Most AI initiatives kick off the same way. Somebody senior gets excited about a new capability and tells the team to go find a use case for it. And honestly, "where can we add AI?" feels like a productive question. It gets you a long list fast. The catch is that every item on that list is a solution out hunting for a problem.

That's why 73% of failed AI projects never pinned down what success even looked like before they started. The project existed because the technology existed, not because a real problem was demanding a new answer.

So turn the question around. Clayton Christensen's jobs-to-be-done idea is the right lens. Don't start with the technology. Start with the highest-friction, highest-value work your people actually do. Where are they burning hours on synthesis that should take minutes? Where do decisions stall because nobody can find the right information? Where does the expertise sit in one person's head when a few hundred people need it?

Morgan Stanley didn't ask "how do we use generative AI?" They asked a much better question: how do our wealth advisors get to the right research fast? That was a real problem, and it was eating real time across 16,000 advisors. The answer happened to be a generative-AI assistant that pulls from more than 100,000 of the firm's internal documents. The AI was the answer to a specific question. It wasn't a technology looking for a home.

Here's the discipline, and it's rarer than it should be. Decide what success looks like before you write a single prompt. If you can't put the business outcome in one sentence, you're not ready to build.

One-Off Pilots Stall. Engines Compound.

Once you know which problems are worth solving, the next trap is how you test for solutions. Most companies run pilots. And from the outside, a one-off pilot and an engine look the same on day one. Small team, real problem, some AI in the mix. The difference only shows up later.

A pilot on its own is a one-off. An eager team hand-builds it, runs it a few months, ships a slick demo, and then it stalls. The champion moves to a new role, or the budget resets, and whatever they learned ends up in a deck nobody opens again.

The fix is an experimentation engine, and this time I mean the word literally. It's the actual infrastructure that runs those tests on purpose, over and over. A repeatable way to find out whether AI earns its keep in a given spot, and to shut down the ones that don't. None of the pieces are glamorous. You standardize how you evaluate things so every experiment gets graded on the same scale. You share prompt libraries so nobody's reinventing the basics. You build harnesses to check whether your retrieval is pulling back the right answers, and you keep score across models so the build-or-buy call runs on data instead of a hunch. It won't impress a board. It's also the only thing that lets each experiment start smarter than the one before it.

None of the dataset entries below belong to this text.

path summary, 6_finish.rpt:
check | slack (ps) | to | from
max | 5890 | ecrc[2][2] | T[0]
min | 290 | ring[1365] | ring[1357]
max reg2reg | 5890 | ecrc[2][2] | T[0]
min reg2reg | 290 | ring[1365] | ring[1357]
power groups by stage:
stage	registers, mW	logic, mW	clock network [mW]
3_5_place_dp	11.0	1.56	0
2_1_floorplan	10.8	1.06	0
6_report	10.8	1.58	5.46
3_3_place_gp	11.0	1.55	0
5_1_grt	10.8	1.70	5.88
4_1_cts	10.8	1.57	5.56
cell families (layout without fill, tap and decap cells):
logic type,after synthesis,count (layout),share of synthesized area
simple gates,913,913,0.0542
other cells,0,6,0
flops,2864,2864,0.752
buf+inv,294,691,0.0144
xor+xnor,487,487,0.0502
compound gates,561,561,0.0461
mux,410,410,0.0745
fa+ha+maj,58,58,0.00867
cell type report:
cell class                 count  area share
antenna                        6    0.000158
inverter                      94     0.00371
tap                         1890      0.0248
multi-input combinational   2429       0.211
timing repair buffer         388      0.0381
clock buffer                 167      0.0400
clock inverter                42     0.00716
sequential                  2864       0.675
Background: an optimization exercise with open tools, aiming at small area, a short achievable clock period and few clock cycles per item. Do not read the settings as production practice. No run shown here included a check of the RTL's function; only the layout flow was run. Power is estimated from default activity; no workload was simulated.

==> flow/design.v, too long to show whole: its modules and the start of the top module <==
// module tone_planner: 1351 lines
module tone_planner (
    input  wire        clk,
    input  wire        rst,
    input  wire        in_valid,
    output wire        in_ready,
    input  wire        in_is_note,
    input  wire [7:0]  in_note,
    input  wire [15:0] in_freq,
    input  wire [15:0] in_dur,
    input  wire [7:0]  in_vol,
    output wire        out_valid,
    input  wire        out_ready,
    output wire [15:0] out_freq,
    output wire        out_pre,
    output wire [15:0] out_top,
    output wire [15:0] out_duty,
    output wire [15:0] out_timeout,
    output wire        out_fault
);
  // ...
==> flow/run.sh <==
#!/bin/bash
# synth_recipe.tcl (not shown) runs the flow's synth.tcl, then flattens the netlist and writes it again
# the make line also repeats each setting of config.mk as NAME=value (left out here)
make -C /OpenROAD-flow-scripts/flow DESIGN_CONFIG=/design/flow/config.mk WORK_HOME=/design/flow/orfs CLKGATE_MAP_FILE= SYNTH_SCRIPT=/design/flow/synth_recipe.tcl finish
==> flow/config.mk <==
export PLATFORM = sky130hd
export DESIGN_NAME = tone_planner
export DESIGN_NICKNAME = tone_planner
export VERILOG_FILES = /design/flow/design.v
export SDC_FILE = /design/flow/constraint.sdc
export NUM_CORES = 4
export LEC_CHECK = 0
export CAP_MARGIN = 20
export CORE_MARGIN = 2
export CORE_UTILIZATION = 40
export SLEW_MARGIN = 20
==> flow/constraint.sdc <==
create_clock -name core_clock -period 12.0 [get_ports {clk}]
set_input_delay 2.4000 -clock core_clock [delete_from_list [all_inputs] [get_ports {clk}]]
set_output_delay 2.4000 -clock core_clock [all_outputs]
set_load 0.01 [all_outputs]
==> results.tsv, run 1 <==
stage	metric	value	unit
outcome	status	timing/DRC/antenna clean	
routing	Top Metal Used	met4	
clocking	root buf cell	clkbuf_16	
routing	Wirelength per Cell	17.0	µm
worst_setup_path	Critical Path Max Stage Delay	0.85	ns
global_routing	grt met1 use	0.223	
worst_hold_path	Hold Crit Class	register to register	
clocking	clk buf depth	3	
place	# port buffers	120	
pwr	Biggest consumer	combinational cells	
yosys	mux cell area share after synthesis	0.0317	
pwr	Clk power	3.50	mW
cells_and_area	diode count	0	
cells_and_area	sequential cell area	30000	µm²
worst_setup_path	cells along the critical path	clkdlybuf4s50_1, mux2_2, mux2i_1, buf_4, inv_1, ha_1, inv_1, ha_1, nand2_1, o21ai_0, a21oi_1, nor2_1, o311a_1	
die	FP Rows	147	
global_routing	number of global-route vias before repair	44476	
place	routability cong.	0.867	
clocking	Worst-path clk slew	0.06	ns
pwr	sequential power	6.30	mW
cells_and_area	largest registers	s5_pa: 29 flops, s5_pb: 29 flops	
pwr	Net Sw Frac	0.405	
worst_setup_path	Worst EP arrival	6.12	ns
die	Starting Density	0.403	
pwr	P_sw	8.20	mW
place	placed cell area	68400	µm²
routing	via count	43576	
clocking	H-Tree Level Count	3	
cells_and_area	# clk buffers	153	
sta	worst rel slew slack	0.324	
sta	fmax	182	MHz
routing	met2 WL	68.3	mm
pwr	peak supply drop	0.137	mV
cells_and_area	area of the multi-input gates	31300	µm²
worst_setup_path	CP delay by family, top	buffers and inverters	
routing	WL met3	4.81	mm
cells_and_area	multi-input gate share of the layout cell area	0.434	
cells_and_area	FF+latch count	1011	
routing	DRT antenna net count	0	
die	die area	165000	µm²
sta	Setup WS post-layout	6.49	ns
routing	Pre-antenna DRT Iters	6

The number that matters is learning velocity. How fast do you get from "could AI help here?" to "here's what we know, and here's what we're doing about it"?

In 2025, 42% of companies scrapped most of their AI initiatives before they ever reached production, more than double the 17% from the year before. The money that burned mostly wasn't the technology. It was the time, the people, and the attention poured into pilots that were never built to scale in the first place. An engine doesn't make failure go away. It makes failure cheap, fast, and useful, which is exactly what you want an experiment to be.

The Portfolio Problem

Say you've got the right questions and a real engine for testing them. Most companies still trip on the next thing: how they spread the AI money around. The default is a flat list of projects all fighting for the same budget, and whoever tells the best story wins. You can guess how that goes. Too many moonshots, not enough plumbing, and a couple of obvious quick wins sitting on the shelf because nobody bothered to prioritize them.

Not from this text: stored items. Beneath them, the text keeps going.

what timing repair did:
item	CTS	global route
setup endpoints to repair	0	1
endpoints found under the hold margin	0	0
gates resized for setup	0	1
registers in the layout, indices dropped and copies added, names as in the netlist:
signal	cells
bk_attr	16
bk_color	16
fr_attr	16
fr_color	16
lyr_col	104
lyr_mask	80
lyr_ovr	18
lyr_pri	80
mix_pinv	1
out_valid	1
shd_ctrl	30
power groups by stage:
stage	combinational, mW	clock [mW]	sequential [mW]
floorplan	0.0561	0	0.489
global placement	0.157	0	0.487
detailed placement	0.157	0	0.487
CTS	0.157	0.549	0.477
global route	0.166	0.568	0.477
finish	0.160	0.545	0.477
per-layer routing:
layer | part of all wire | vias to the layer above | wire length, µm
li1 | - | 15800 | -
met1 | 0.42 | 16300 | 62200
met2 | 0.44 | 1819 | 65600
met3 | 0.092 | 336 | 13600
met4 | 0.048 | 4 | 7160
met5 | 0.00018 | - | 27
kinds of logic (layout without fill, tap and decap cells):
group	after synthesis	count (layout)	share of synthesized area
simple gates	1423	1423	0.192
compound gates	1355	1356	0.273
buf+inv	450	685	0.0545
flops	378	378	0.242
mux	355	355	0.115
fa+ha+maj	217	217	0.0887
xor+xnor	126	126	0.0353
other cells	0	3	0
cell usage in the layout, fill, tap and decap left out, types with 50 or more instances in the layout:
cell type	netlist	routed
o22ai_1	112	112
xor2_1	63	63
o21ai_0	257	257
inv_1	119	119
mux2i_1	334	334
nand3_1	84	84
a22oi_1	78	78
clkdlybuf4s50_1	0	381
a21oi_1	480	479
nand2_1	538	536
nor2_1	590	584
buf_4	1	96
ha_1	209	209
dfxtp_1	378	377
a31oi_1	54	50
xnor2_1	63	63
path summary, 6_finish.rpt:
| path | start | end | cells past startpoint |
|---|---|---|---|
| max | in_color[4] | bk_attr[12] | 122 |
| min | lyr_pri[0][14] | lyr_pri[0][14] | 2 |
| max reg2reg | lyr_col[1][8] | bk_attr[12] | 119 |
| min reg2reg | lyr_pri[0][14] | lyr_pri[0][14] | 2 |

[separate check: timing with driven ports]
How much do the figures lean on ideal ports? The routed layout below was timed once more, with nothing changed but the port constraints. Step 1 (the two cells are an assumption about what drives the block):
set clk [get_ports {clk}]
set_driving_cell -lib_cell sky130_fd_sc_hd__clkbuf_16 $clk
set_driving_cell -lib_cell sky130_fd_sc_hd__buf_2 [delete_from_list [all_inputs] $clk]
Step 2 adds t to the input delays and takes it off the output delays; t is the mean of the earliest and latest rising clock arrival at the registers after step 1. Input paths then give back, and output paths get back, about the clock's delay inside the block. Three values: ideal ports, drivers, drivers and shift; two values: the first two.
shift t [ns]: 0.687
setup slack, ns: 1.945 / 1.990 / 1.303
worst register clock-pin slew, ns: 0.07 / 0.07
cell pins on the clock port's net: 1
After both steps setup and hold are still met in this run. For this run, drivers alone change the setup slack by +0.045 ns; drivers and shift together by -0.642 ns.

The teams getting results treat it like a portfolio with tiers.

The base layer is infrastructure: data pipelines, evaluation tooling, the governance scaffolding every other project ends up leaning on. Nobody gets excited about it. But Gartner figures 60% of AI projects that aren't sitting on AI-ready data will get abandoned through 2026. So the boring layer is the one that decides whether any of the interesting stuff survives.

On top of that sit the quick wins, the proven use cases where the ROI is clear and the tech is mature enough to trust. Customer-service copilots, code assistance, document synthesis, internal search. None of it reinvents your business. But it builds real muscle and buys the credibility to fund bigger swings.

Then, and only then, the transformational bets. The genuinely new stuff that could move where you sit in the market and might also go nowhere. That's what the experimentation engine is for. It's not where most of your money should go.

The whole game is how you weight those three. Heavy at the base, steady in the middle, choosy at the top. Run AI like a venture portfolio and the value compounds. Run it like a to-do list and you land right back with thirty disconnected experiments and nothing to show for them.

Build Less Than You Think

In just about every AI conversation, somebody floats building something custom. Building feels strategic. It keeps your options open, and it keeps the engineers on the fun problems. But the data says slow down. That same MIT study found buying from specialized vendors, or partnering, pays off about 67% of the time. Build it in-house and your odds drop to roughly a third of that.

That doesn't make building wrong. It just means the call deserves more than "eh, we could build that."

Building makes sense when you've got proprietary data or a workflow that's a genuine, lasting edge, the kind that gets sharper the more it's used and can't be bought off a shelf. JPMorgan built PRBuddy, an in-house tool that writes pull-request descriptions and tags code changes, because their codebase and the way they ship are specific enough that anything off the shelf would miss the context that makes it worth having.

When the capability is basically a commodity, buy it and move on. EY dropped ServiceNow's Now Assist into their global service desk to draft resolution notes, and their agents accept about 70% of them untouched, which adds up to something like 66,000 hours a year. Could EY have built their own? Sure. But that's months of work for something that doesn't make their consulting one bit more competitive.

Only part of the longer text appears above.